State Key Laboratory for Novel Software Technology, Nanjing University, Nanjing, 210023, China; Department of Computer Science and Technology, Nanjing University, Nanjing, 210023, China.
Neural Netw. 2023 May;162:443-455. doi: 10.1016/j.neunet.2023.03.003. Epub 2023 Mar 5.
Most multimodal learning methods assume that all modalities are always available in data. However, in real-world applications, the assumption is often violated due to privacy protection, sensor failure etc. Previous works for incomplete multimodal learning often suffer from one of the following drawbacks: introducing noise, lacking flexibility to missing patterns and failing to capture interactions between modalities. To overcome these challenges, we propose a COntrastive Masked-attention model (COM). The framework performs cross-modal contrastive learning with GAN-based augmentation to reduce modality gap, and employs a masked-attention model to capture interactions between modalities. The augmentation adapts cross-modal contrastive learning to suit incomplete case by a two-player game, improving the effectiveness of multimodal representations.

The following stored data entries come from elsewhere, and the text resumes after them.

## src/rtl/nrrd_pkg.sv

```systemverilog
// ----------------------------------------------------------------------------
// Newton-Raphson reciprocal divider package
// Shared constants and the payload types passed between pipeline sections.
// ----------------------------------------------------------------------------
package nrrd_pkg;

    localparam logic [16:0] QUOT_MAX    = 17'h1ffff;
    localparam int          SEED_DEPTH  = 257;
    localparam int          SEED_BASE   = 32'h101;
    localparam int          SEED_ONE    = 32'h40000;
    localparam int          SEED_OFFSET = 32'h100;

    typedef struct packed {
        logic        ovf;
        logic [16:0] num;
        logic [15:0] divisor;
    } nrrd_norm_t;

    typedef struct packed {
        logic        ovf;
        logic [16:0] num;
        logic [23:0] recip;
    } nrrd_recip_t;

endpackage

```

## src/rtl/nrrd_norm.sv

```systemverilog
// ----------------------------------------------------------------------------
// Operand normalisation
// Detects overflow and shifts both operands left until the divisor's top bit
// is set, using a four-step binary shifter.
// ----------------------------------------------------------------------------
module nrrd_norm
    import nrrd_pkg::*;
(
    input  logic        clk,
    input  logic        rst_n,
    input  logic        in_valid,
    input  logic [15:0] numerator,
    input  logic [15:0] denominator,
    output logic        out_valid,
    output nrrd_norm_t  out_word
);

    logic       valid_reg;
    nrrd_norm_t word_reg;
    nrrd_norm_t word_next;

    logic [15:0] den0, den1, den2, den3, den4;
    logic [16:0] num0, num1, num2, num3, num4;

    always_comb
    begin
        den0 = denominator;
        num0 = {1'b0, numerator};
        den1 = (den0[15:8] == 8'd0) ? {den0[7:0], 8'd0} : den0;
        num1 = (den0[15:8] == 8'd0) ? {num0[8:0], 8'd0} : num0;
        den2 = (den1[15:12] == 4'd0) ? {den1[11:0], 4'd0} : den1;
        num2 = (den1[15:12] == 4'd0) ? {num1[12:0], 4'd0} : num1;
        den3 = (den2[15:14] == 2'd0) ? {den2[13:0], 2'd0} : den2;
        num3 = (den2[15:14] == 2'd0) ? {num2[14:0], 2'd0} : num2;
        den4 = (den3[15] == 1'b0) ? {den3[14:0], 1'b0} : den3;
        num4 = (den3[15] == 1'b0) ? {num3[15:0], 1'b0} : num3;

        word_next.ovf     = ({denominator, 1'b0} <= {1'b0, numerator});
        word_next.num     = num4;
        word_next.divisor = den4 | 16'h8000;
    end

    always_ff @(posedge clk or negedge rst_n)
    begin
        if (!rst_n)
        begin
            valid_reg <= 1'b0;
        end
        else
        begin
            valid_reg <= in_valid;
        end
    end

    always_ff @(posedge clk)
    begin
        word_reg <= word_next;
    end

    assign out_valid = valid_reg;
    assign out_word  = word_reg;

endmodule

```

## src/rtl/nrrd_refine.sv

```systemverilog
// ----------------------------------------------------------------------------
// Reciprocal seed and refinement
// Looks up the reciprocal seed, then performs one Newton-Raphson step over
// three register stages, one multiplication in each but the seed stage.
// ----------------------------------------------------------------------------
module nrrd_refine
    import nrrd_pkg::*;
(
    input  logic        clk,
    input  logic        rst_n,
    input  logic        in_valid,
    input  nrrd_norm_t  in_word,
    output logic        out_valid,
    output nrrd_recip_t out_word
);

    logic [7:0] seed_tab [SEED_DEPTH];

    for (genvar g = 0; g < SEED_DEPTH; g++)
    begin : g_seed
        localparam int SEED = ((SEED_ONE / (g + SEED_OFFSET)) + 1) / 2 - SEED_BASE;
        assign seed_tab[g] = (SEED < 0) ? 8'd0 : SEED[7:0];
    end

    // Seed stage.
    logic        s2_valid_reg;
    logic        s2_ovf_reg;
    logic [16:0] s2_num_reg;
    logic [15:0] s2_div_reg;
    logic [9:0]  s2_x_reg;
    logic [9:0]  s2_x_next;
    logic [15:0] idx_sum;
    logic [8:0]  idx;

    always_comb
    begin
        idx_sum   = {1'b0, in_word.divisor[14:0]} + 16'h0040;
        idx       = idx_sum[15:7];
        s2_x_next = 10'(SEED_BASE) + {2'b00, seed_tab[idx]};
    end

    // Correction stage.
    logic               s3_valid_reg;
    logic               s3_ovf_reg;
    logic [16:0]        s3_num_reg;
    logic [9:0]         s3_x_reg;
    logic signed [19:0] s3_e_reg;
    logic signed [19:0] s3_e_next;
    logic [25:0]        dx_prod;
    logic signed [26:0] corr;
    logic signed [26:0] corr_sh;

    always_comb
    begin
        dx_prod   = s2_div_reg * {6'd0, s2_x_reg};
        corr      = 27'sd128 - $signed({1'b0, dx_prod});
        corr_sh   = corr >>> 8;
        s3_e_next = $signed(corr_sh[19:0]) + 20'sd131072;
    end

    // Reciprocal stage.
    logic               s4_valid_reg;
    nrrd_recip_t        s4_word_reg;
    nrrd_recip_t        s4_word_next;
    logic signed [30:0] xe_prod;
    logic signed [31:0] xe_round;

    always_comb
    begin
        xe_prod  = $signed({1'b0, s3_x_reg}) * s3_e_reg;
        xe_round = $signed({xe_prod[30], xe_prod}) + 32'sd128;

        s4_word_next.ovf   = s3_ovf_reg;
        s4_word_next.num   = s3_num_reg;
        s4_word_next.recip = xe_round[31:8];
    end

    always_ff @(posedge clk or negedge rst_n)
    begin
        if (!rst_n)
        begin
            s2_valid_reg <= 1'b0;
            s3_valid_reg <= 1'b0;
            s4_valid_reg <= 1'b0;
        end
        else
        begin
            s2_valid_reg <= in_valid;
            s3_valid_reg <= s2_valid_reg;
            s4_valid_reg <= s3_valid_reg;
        end
    end

    always_ff @(posedge clk)
    begin
        s2_ovf_reg  <= in_word.ovf;
        s2_num_reg  <= in_word.num;
        s2_div_reg  <= in_word.divisor;
        s2_x_reg    <= s2_x_next;
        s3_ovf_reg  <= s2_ovf_reg;
        s3_num_reg  <= s2_num_reg;
        s3_x_reg    <= s2_x_reg;
        s3_e_reg    <= s3_e_next;
        s4_word_reg <= s4_word_next;
    end

    assign out_valid = s4_valid_reg;
    assign out_word  = s4_word_reg;

endmodule

```

## src/rtl/nrrd_mult.sv

```systemverilog
// ----------------------------------------------------------------------------
// Quotient multiplier
// Multiplies the normalised numerator by the reciprocal, then rounds and
// clamps the product into the registered result word.
// ----------------------------------------------------------------------------
module nrrd_mult
    import nrrd_pkg::*;
(
    input  logic        clk,
    input  logic        rst_n,
    input  logic        in_valid,
    input  nrrd_recip_t in_word,
    output logic        done,
    output logic [16:0] quotient,
    output logic        overflow
);

    logic        s5_valid_reg;
    logic        s5_ovf_reg;
    logic [40:0] s5_prod_reg;
    logic [40:0] s5_prod_next;

    logic        done_reg;
    logic [16:0] quot_reg;
    logic [16:0] quot_next;
    logic        ovf_reg;
    logic [41:0] rounded;
    logic [25:0] scaled;

    always_comb
    begin
        s5_prod_next = {24'd0, in_word.num} * {17'd0, in_word.recip};
    end

    always_comb
    begin
        rounded = {1'b0, s5_prod_reg} + 42'h8000;
        scaled  = rounded[41:16];
        if (s5_ovf_reg || (scaled > {9'd0, QUOT_MAX}))
        begin
            quot_next = QUOT_MAX;
        end
        else
        begin
            quot_next = scaled[16:0];
        end
    end

    always_ff @(posedge clk or negedge rst_n)
    begin
        if (!rst_n)
        begin
            s5_valid_reg <= 1'b0;
            done_reg     <= 1'b0;
        end
        else
        begin
            s5_valid_reg <= in_valid;
            done_reg     <= s5_valid_reg;
        end
    end

    always_ff @(posedge clk)
    begin
        s5_ovf_reg  <= in_word.ovf;
        s5_prod_reg <= s5_prod_next;
        quot_reg    <= quot_next;
        ovf_reg     <= s5_ovf_reg;
    end

    assign done     = done_reg;
    assign quotient = quot_reg;
    assign overflow = ovf_reg;

endmodule

```

## src/rtl/newton_raphson_reciprocal_divider_top.sv

```systemverilog
// A word accepted with start passes the normalisation, seed, correction,
// reciprocal, product and result registers and is then on the result ports, marked by done.
// Throughput: one word per cycle; busy is always low as every stage advances
// each cycle and the result side never stalls.
// Reset: rst_n clears only the stage valid bits, so no result is signalled
// until a new word has travelled the six pipeline stages.
// ----------------------------------------------------------------------------
// Newton-Raphson reciprocal divider
// Six-stage pipeline: normalisation, seed lookup, correction, reciprocal,
// quotient product and rounding with clamp.
// ----------------------------------------------------------------------------
module newton_raphson_reciprocal_divider_top
    import nrrd_pkg::*;
(
    input  logic        clk,
    input  logic        rst_n,
    input  logic        start,
    output logic        busy,
    input  logic [15:0] numerator,
    input  logic [15:0] denominator,
    output logic        done,
    output logic [16:0] quotient,
    output logic        overflow
);

    logic        norm_valid;
    nrrd_norm_t  norm_word;
    logic        recip_valid;
    nrrd_recip_t recip_word;
    logic        accept;

    assign busy   = 1'b0;
    assign accept = start && !busy;

    nrrd_norm u_norm (
        .clk         (clk),
        .rst_n       (rst_n),
        .in_valid    (accept),
        .numerator   (numerator),
        .denominator (denominator),
        .out_valid   (norm_valid),
        .out_word    (norm_word)
    );

    nrrd_refine u_refine (
        .clk       (clk),
        .rst_n     (rst_n),
        .in_valid  (norm_valid),
        .in_word   (norm_word),
        .out_valid (recip_valid),
        .out_word  (recip_word)
    );

    nrrd_mult u_mult (
        .clk      (clk),
        .rst_n    (rst_n),
        .in_valid (recip_valid),
        .in_word  (recip_word),
        .done     (done),
        .quotient (quotient),
        .overflow (overflow)
    );

    a_accept_gives_result : assert property (@(posedge clk) disable iff (!rst_n)
        accept |-> ##6 done)
        else $error("accepted word did not produce a result");

    a_no_spurious_result : assert property (@(posedge clk) disable iff (!rst_n)
        !accept |-> ##6 !done)
        else $error("result produced without an accepted word");

    a_zero_divisor_overflows : assert property (@(posedge clk) disable iff (!rst_n)
        (accept && (denominator == 16'd0)) |-> ##6 (done && overflow))
        else $error("zero divisor did not flag overflow");

    a_overflow_saturates : assert property (@(posedge clk) disable iff (!rst_n)
        (done && overflow) |-> (quotient == QUOT_MAX))
        else $error("overflow result is not saturated");

endmodule

```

Interactions between modalities are modeled by stacking self-attention blocks, and attention masks limit them on the observed modalities to avoid extra noise. All kinds of modality combinations share a unified architecture, so the model is flexible to different missing patterns. Extensive experiments on six datasets demonstrate the effectiveness and robustness of the proposed method for incomplete multimodal learning.
大多数多模态学习方法都假设所有模态在数据中都是始终可用的。然而,在实际应用中,由于隐私保护、传感器故障等原因,这种假设往往会被违反。以前的不完全多模态学习工作往往存在以下缺点之一:引入噪声、对缺失模式缺乏灵活性以及无法捕捉模态之间的相互作用。为了克服这些挑战,我们提出了一种 COntrastive Masked-attention 模型(COM)。该框架通过基于 GAN 的增强进行跨模态对比学习,以减少模态差距,并采用掩蔽注意力模型来捕捉模态之间的相互作用。增强通过两名玩家的游戏来适应不完全案例的跨模态对比学习,提高了多模态表示的有效性。模态之间的相互作用通过堆叠自注意块来建模,并且注意力掩码将其限制在观察到的模态上,以避免额外的噪声。各种模态组合共享一个统一的架构,因此模型对不同的缺失模式具有灵活性。在六个数据集上的广泛实验表明,该方法对于不完全多模态学习是有效和稳健的。